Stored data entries
:::

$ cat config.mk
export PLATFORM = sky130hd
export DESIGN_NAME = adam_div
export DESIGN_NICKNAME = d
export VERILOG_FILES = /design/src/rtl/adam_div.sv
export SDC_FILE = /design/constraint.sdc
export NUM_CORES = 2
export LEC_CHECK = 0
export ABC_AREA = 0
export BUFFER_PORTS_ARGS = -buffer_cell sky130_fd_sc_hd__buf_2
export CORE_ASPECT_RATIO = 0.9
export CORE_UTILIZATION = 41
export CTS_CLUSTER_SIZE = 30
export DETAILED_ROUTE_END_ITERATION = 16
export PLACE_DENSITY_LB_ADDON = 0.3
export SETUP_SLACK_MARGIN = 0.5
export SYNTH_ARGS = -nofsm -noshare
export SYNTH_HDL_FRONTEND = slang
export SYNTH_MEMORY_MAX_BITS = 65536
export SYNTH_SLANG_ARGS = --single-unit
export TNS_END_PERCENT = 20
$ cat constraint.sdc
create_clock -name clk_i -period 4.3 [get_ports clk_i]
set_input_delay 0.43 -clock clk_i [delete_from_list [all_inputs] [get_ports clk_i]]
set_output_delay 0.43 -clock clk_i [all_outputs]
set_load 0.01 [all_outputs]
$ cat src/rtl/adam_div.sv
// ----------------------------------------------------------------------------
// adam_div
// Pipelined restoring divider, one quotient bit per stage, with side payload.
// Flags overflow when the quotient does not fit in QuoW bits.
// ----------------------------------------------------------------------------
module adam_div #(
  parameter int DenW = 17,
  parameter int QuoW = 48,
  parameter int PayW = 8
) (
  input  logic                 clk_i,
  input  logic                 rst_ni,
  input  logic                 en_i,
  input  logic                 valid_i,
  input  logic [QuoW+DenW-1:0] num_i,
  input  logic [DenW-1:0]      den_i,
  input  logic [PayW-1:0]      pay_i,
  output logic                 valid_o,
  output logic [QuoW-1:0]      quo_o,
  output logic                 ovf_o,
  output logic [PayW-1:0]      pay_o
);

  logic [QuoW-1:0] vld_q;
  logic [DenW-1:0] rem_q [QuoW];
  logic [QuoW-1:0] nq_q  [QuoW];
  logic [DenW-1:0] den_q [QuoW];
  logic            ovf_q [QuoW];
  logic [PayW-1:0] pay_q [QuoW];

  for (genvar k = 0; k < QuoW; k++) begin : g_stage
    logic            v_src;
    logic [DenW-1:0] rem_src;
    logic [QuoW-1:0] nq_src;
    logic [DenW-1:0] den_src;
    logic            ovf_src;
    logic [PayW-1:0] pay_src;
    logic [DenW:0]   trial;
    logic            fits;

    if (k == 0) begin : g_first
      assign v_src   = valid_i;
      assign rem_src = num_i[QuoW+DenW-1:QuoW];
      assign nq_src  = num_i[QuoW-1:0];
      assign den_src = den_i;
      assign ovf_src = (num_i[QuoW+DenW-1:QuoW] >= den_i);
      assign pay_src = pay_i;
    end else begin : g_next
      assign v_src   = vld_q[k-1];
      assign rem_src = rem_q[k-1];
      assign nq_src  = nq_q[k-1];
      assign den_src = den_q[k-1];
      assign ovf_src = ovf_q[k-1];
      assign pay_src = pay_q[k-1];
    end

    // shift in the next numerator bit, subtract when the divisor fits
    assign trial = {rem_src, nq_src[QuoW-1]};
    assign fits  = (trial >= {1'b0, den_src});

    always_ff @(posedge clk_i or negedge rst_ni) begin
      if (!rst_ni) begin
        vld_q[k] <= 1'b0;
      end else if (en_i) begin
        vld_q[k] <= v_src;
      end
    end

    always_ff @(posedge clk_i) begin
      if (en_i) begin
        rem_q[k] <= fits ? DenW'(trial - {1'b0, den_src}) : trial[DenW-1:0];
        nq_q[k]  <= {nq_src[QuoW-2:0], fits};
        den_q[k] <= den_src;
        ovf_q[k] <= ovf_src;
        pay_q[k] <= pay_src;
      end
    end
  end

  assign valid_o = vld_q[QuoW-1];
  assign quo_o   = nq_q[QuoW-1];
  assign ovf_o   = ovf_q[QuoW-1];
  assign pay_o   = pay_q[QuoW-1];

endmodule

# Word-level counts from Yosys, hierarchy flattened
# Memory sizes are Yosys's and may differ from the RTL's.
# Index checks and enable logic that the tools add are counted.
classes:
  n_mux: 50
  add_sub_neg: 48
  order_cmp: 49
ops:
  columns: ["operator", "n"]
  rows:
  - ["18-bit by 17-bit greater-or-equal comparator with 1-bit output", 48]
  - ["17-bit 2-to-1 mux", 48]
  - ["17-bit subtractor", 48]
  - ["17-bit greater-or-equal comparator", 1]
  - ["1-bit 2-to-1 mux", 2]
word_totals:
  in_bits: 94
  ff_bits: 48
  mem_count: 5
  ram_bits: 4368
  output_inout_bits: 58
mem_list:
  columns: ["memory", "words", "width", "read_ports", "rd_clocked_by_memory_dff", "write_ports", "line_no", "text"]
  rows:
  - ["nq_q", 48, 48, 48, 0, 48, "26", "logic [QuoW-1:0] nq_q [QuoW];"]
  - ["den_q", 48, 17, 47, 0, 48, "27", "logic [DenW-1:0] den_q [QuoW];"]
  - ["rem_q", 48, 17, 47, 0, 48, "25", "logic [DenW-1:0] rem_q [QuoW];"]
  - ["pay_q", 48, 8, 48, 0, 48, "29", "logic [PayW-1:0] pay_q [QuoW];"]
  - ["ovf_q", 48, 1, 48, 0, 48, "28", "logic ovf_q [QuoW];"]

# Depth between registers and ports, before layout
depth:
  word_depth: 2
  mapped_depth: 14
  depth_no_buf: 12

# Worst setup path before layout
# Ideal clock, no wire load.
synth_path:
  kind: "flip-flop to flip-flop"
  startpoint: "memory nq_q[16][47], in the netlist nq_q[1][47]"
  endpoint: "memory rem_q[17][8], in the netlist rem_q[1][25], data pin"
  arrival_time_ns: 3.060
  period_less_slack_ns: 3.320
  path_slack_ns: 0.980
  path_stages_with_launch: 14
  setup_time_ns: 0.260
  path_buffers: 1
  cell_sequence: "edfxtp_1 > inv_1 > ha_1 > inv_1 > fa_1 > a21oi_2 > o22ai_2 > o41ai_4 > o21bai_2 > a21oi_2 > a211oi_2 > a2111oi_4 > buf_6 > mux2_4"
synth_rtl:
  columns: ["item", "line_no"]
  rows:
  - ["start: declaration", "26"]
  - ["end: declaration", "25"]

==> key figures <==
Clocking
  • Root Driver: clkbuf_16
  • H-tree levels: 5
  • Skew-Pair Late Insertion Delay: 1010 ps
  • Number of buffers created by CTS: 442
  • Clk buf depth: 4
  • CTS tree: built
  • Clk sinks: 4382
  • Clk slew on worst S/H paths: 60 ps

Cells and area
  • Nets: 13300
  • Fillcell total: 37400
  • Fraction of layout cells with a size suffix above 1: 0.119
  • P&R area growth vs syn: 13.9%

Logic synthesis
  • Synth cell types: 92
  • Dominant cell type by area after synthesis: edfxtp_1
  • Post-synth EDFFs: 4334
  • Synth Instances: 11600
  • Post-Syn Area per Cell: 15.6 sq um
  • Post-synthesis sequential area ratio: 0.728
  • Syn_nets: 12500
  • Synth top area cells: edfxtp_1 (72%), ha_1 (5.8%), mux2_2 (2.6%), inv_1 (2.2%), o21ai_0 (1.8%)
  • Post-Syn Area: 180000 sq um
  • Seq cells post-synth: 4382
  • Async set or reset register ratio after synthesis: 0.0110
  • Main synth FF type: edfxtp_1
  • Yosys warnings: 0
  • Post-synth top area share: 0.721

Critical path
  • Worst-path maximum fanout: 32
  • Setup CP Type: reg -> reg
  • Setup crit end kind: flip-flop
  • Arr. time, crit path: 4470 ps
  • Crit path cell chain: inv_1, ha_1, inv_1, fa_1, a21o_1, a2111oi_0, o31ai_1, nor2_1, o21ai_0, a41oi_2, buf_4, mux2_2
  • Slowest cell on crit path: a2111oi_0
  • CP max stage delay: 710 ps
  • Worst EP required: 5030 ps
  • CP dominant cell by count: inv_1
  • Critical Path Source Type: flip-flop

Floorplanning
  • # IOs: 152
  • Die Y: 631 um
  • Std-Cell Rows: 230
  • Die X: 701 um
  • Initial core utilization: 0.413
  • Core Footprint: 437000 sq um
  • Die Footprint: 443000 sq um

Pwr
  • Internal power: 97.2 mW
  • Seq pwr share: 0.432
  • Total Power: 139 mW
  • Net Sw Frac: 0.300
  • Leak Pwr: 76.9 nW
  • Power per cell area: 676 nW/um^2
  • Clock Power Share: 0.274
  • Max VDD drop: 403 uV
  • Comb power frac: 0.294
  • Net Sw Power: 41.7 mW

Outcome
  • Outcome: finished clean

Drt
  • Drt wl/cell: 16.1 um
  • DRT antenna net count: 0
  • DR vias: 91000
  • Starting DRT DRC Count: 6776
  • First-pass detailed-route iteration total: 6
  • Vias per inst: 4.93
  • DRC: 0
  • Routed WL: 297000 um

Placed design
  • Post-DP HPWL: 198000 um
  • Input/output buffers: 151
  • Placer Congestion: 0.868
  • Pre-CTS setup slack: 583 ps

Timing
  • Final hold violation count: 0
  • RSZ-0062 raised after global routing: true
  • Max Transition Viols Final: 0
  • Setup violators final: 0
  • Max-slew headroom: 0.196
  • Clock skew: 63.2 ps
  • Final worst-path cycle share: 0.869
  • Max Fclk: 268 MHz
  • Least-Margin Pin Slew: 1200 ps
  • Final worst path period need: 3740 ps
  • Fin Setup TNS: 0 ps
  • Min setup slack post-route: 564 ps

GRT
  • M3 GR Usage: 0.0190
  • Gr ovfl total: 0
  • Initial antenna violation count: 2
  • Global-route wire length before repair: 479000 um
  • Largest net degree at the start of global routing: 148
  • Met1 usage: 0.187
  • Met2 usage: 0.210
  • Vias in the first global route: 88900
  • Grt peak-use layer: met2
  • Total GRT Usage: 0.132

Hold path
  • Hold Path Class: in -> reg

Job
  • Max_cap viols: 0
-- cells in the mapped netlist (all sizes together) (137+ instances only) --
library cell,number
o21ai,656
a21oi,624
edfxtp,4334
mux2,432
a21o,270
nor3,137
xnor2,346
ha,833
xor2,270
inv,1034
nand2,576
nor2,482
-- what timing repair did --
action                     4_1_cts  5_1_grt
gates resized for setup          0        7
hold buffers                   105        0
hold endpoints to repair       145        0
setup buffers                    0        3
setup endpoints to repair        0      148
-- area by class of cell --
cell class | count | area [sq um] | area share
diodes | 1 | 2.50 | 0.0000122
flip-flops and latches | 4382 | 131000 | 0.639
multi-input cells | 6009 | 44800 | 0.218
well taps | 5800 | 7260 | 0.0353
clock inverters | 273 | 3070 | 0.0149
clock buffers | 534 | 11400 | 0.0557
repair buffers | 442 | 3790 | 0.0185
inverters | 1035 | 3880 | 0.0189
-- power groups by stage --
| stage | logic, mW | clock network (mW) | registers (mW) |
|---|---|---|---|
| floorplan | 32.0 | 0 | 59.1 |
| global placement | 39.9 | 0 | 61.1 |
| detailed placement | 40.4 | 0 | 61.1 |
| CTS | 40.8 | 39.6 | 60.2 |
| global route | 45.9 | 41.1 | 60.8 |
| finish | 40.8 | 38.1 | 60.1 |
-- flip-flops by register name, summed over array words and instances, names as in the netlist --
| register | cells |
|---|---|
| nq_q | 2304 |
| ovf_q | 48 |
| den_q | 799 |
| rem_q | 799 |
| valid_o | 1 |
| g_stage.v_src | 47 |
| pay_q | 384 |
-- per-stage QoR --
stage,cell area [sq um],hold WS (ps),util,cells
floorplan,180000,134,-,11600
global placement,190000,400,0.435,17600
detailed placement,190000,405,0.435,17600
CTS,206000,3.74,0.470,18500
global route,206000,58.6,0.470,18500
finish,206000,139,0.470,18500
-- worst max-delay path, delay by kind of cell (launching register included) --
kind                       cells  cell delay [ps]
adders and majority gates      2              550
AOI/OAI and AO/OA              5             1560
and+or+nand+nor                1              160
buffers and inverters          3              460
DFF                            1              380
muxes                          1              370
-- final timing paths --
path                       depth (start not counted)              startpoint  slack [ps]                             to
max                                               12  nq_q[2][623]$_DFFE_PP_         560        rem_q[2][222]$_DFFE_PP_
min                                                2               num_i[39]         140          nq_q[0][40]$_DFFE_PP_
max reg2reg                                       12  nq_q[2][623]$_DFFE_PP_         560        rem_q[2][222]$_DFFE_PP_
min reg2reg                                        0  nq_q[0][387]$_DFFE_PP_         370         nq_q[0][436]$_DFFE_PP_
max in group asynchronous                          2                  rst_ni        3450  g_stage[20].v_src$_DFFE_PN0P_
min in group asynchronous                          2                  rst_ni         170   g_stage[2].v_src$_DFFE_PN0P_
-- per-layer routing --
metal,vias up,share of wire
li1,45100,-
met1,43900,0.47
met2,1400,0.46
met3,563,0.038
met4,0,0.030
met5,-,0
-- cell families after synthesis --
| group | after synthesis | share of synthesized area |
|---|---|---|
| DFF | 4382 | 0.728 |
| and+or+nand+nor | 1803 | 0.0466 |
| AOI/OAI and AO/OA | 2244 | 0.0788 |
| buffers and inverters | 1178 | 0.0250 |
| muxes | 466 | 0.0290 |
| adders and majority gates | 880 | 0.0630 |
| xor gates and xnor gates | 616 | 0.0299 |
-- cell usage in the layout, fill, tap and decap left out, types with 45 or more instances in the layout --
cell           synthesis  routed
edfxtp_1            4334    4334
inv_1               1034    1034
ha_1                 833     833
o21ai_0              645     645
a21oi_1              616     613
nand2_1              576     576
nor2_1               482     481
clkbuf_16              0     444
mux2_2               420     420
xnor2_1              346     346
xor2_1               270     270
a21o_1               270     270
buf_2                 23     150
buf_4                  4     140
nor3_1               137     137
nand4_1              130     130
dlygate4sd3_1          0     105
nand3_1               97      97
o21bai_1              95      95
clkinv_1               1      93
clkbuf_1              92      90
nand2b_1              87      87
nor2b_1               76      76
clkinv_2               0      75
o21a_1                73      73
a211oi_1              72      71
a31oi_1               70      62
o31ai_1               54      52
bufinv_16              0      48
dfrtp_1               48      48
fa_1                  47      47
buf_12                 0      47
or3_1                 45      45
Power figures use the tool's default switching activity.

:::

**What you need to do:** Set down exactly the lines from the start of the records to the line with "assign rem_src = num_i[QuoW+DenW-1:QuoW];". Include that line, and add nothing more.

**Exercise answer:**
$ cat config.mk
export PLATFORM = sky130hd
export DESIGN_NAME = adam_div
export DESIGN_NICKNAME = d
export VERILOG_FILES = /design/src/rtl/adam_div.sv
export SDC_FILE = /design/constraint.sdc
export NUM_CORES = 2
export LEC_CHECK = 0
export ABC_AREA = 0
export BUFFER_PORTS_ARGS = -buffer_cell sky130_fd_sc_hd__buf_2
export CORE_ASPECT_RATIO = 0.9
export CORE_UTILIZATION = 41
export CTS_CLUSTER_SIZE = 30
export DETAILED_ROUTE_END_ITERATION = 16
export PLACE_DENSITY_LB_ADDON = 0.3
export SETUP_SLACK_MARGIN = 0.5
export SYNTH_ARGS = -nofsm -noshare
export SYNTH_HDL_FRONTEND = slang
export SYNTH_MEMORY_MAX_BITS = 65536
export SYNTH_SLANG_ARGS = --single-unit
export TNS_END_PERCENT = 20
$ cat constraint.sdc
create_clock -name clk_i -period 4.3 [get_ports clk_i]
set_input_delay 0.43 -clock clk_i [delete_from_list [all_inputs] [get_ports clk_i]]
set_output_delay 0.43 -clock clk_i [all_outputs]
set_load 0.01 [all_outputs]
$ cat src/rtl/adam_div.sv
// ----------------------------------------------------------------------------
// adam_div
// Pipelined restoring divider, one quotient bit per stage, with side payload.
// Flags overflow when the quotient does not fit in QuoW bits.
// ----------------------------------------------------------------------------
module adam_div #(
  parameter int DenW = 17,
  parameter int QuoW = 48,
  parameter int PayW = 8
) (
  input  logic                 clk_i,
  input  logic                 rst_ni,
  input  logic                 en_i,
  input  logic                 valid_i,
  input  logic [QuoW+DenW-1:0] num_i,
  input  logic [DenW-1:0]      den_i,
  input  logic [PayW-1:0]      pay_i,
  output logic                 valid_o,
  output logic [QuoW-1:0]      quo_o,
  output logic                 ovf_o,
  output logic [PayW-1:0]      pay_o
);

  logic [QuoW-1:0] vld_q;
  logic [DenW-1:0] rem_q [QuoW];
  logic [QuoW-1:0] nq_q  [QuoW];
  logic [DenW-1:0] den_q [QuoW];
  logic            ovf_q [QuoW];
  logic [PayW-1:0] pay_q [QuoW];

  for (genvar k = 0; k < QuoW; k++) begin : g_stage
    logic            v_src;
    logic [DenW-1:0] rem_src;
    logic [QuoW-1:0] nq_src;
    logic [DenW-1:0] den_src;
    logic            ovf_src;
    logic [PayW-1:0] pay_src;
    logic [DenW:0]   trial;
    logic            fits;

    if (k == 0) begin : g_first
      assign v_src   = valid_i;
      assign rem_src = num_i[QuoW+DenW-1:QuoW];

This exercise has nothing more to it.